GMOs – So Why Should I Care?


GMOs are in the news a lot lately and rightly so. GMOs, genetically modified organisms, have been tinkered with. That tasty ear of corn on the cob, papayas from Hawaii, alfalfa, canola oil, soy and sugar beets are some of the foods or food sources likely to have altered genes.  The animals that eat the GMO foods may also be suspect.

It’s important to recognize that a GMO does not occur in nature. Biotech scientists have inserted genes from bacteria, viruses, or other plants and animals into an organism — say corn genes into strawberries or mouse DNA into sugar beets. Although GMOs were supposedly going to increase yields, make plants more drought tolerant and improve nutrition, what has actually happened is the GMOS have made commercial plants better able to tolerate herbicides or able to produce an insecticide — very beneficial to the herbicide makers, but not to the consumer. At the time of this writing, at least 80 percent of what most Americans are eating is genetically modified, according to the Non-GMO Project. Here’s a quote from “GMO Myths and Truths,” an excellent examination of GMO-related issues and a document I highly recommend you read:

“Most studies with GMO foods indicate that they may cause hepatic, pancreatic, renal, and reproductive effects and may alter hematological [blood], biochemical, and immunologic parameters, the significance of which remains to be solved with chronic toxicity studies.”

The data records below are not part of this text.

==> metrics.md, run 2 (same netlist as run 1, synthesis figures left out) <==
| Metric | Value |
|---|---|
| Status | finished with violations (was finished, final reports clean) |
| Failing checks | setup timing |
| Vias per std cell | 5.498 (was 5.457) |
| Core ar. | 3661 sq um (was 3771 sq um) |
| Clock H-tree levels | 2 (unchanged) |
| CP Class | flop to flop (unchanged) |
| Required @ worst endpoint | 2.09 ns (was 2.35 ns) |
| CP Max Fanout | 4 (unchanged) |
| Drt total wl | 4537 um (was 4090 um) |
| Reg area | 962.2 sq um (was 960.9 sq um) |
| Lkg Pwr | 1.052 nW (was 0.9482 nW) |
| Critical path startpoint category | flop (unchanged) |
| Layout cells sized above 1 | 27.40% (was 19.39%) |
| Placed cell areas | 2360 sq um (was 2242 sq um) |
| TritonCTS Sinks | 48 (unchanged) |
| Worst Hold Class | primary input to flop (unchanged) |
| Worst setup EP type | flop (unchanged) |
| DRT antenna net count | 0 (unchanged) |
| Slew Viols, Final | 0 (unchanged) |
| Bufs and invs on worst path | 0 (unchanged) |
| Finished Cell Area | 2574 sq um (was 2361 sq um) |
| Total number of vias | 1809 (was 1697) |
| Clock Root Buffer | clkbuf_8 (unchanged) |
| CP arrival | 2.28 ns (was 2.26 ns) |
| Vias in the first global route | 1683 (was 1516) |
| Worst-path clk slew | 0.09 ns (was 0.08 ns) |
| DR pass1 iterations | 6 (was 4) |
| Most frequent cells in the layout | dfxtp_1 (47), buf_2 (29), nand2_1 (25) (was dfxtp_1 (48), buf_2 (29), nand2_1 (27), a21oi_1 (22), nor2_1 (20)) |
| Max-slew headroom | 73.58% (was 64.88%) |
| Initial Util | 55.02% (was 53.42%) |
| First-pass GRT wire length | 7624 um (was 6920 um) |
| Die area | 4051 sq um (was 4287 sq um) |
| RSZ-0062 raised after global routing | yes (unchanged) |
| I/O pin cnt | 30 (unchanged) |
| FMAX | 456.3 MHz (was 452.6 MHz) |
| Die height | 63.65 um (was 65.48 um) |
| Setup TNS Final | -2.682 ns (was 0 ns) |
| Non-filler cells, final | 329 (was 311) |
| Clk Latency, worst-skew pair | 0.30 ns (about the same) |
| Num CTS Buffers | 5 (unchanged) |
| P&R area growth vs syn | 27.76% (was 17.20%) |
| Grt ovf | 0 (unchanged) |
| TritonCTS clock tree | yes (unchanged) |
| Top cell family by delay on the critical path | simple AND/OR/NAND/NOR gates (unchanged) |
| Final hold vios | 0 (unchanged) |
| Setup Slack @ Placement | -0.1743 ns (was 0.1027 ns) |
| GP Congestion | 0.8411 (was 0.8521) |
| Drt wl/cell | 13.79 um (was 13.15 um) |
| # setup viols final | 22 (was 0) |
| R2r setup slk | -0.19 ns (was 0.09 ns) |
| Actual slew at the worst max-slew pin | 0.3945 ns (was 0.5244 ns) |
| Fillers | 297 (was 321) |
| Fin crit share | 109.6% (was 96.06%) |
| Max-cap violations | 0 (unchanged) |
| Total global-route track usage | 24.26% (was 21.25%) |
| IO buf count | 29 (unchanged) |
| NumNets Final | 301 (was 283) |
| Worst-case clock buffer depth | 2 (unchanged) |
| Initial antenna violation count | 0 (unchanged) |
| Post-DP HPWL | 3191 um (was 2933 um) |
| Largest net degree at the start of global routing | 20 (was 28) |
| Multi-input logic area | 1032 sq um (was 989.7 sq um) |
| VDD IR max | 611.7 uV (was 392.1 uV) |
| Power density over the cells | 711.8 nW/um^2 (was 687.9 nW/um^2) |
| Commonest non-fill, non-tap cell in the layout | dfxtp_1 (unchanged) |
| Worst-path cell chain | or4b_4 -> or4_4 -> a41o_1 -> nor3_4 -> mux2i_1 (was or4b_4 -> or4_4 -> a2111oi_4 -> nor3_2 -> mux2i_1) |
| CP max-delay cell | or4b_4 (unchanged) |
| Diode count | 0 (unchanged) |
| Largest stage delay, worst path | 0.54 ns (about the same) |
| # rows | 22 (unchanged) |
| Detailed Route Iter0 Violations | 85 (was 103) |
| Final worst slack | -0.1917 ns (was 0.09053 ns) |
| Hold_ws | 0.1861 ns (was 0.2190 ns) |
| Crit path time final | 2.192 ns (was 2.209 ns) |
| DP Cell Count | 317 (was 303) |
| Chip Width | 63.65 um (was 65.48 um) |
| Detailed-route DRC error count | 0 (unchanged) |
==> src/rtl/up_counter_ctl_if.sv <==
// up_counter_ctl_if: control/status bundle for up_counter_ctl; UPCNT_WRAPCNT_EN adds the wraps count.
interface up_counter_ctl_if #(parameter int WIDTH = 8);
  logic en, load, mode, tc, busy, done;
  logic [WIDTH-1:0] load_val, limit, data;
`ifdef UPCNT_WRAPCNT_EN
  logic [7:0] wraps;
  modport master (output en, load, load_val, limit, mode, input data, tc, busy, done, wraps);
  modport slave (input en, load, load_val, limit, mode, output data, tc, busy, done, wraps);
`else
  modport master (output en, load, load_val, limit, mode, input data, tc, busy, done);
  modport slave (input en, load, load_val, limit, mode, output data, tc, busy, done);
`endif
endinterface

Stripped of the 50-cent words, what that sentence says is people who eat GMO foods may be affecting organs such as the liver, pancreas (think diabetes, currently endemic in the U.S.) kidneys and reproductive organs. Not to mention altering their blood cells, body chemistry and immune systems. To discover the long term effects of such eating will require chronic toxicity studies, which means the people in this “experiment” will have to be examined after years of exposure to see just what damage GMOs might do. The document has two pages of examples of the negative effects of GMO foods on laboratory animals. Studies  not paid for or performed by those who stand to benefit from GMOs consistently found that GM foods were more toxic or more likely to cause allergic reactions than their non-GM counterparts. (Reminds me of all the tobacco industry studies that were suppressed or doctored to show tobacco didn’t really cause cancer or kill people.) In addition, herbicide use has increased 15-fold since GMOs were introduced. Those of you old enough to remember the Agent Orange issues from the Vietnam War will understand why increased use of herbicides is not a good thing.

Since the feds aren’t interested in regulating GMO foods, individual states are working on the issue. In every case, the corporations that stand to benefit from not having GMO foods labeled are fighting the proposed laws, which would allow consumers to make their own decisions — and 53% would not buy GMO foods, according to a recent CBS/New York Times poll. Twenty-six states introduced GMO labeling laws in 2013. Food manufactures and seed producers are spending millions ($17.2 million has been raised for the current Washington state battle by contributors such as the Grocery Manufacturers Association, Monsanto, DuPont Pioneer, Dow AgroSciences and Bayer CropScience) to defeat these proposed laws.

Read up on the issue and let your voice be heard. Your health and that of your children depend on it. In the meantime, buy organic whenever you can, as organic foods aren’t supposed to have GMOs in them.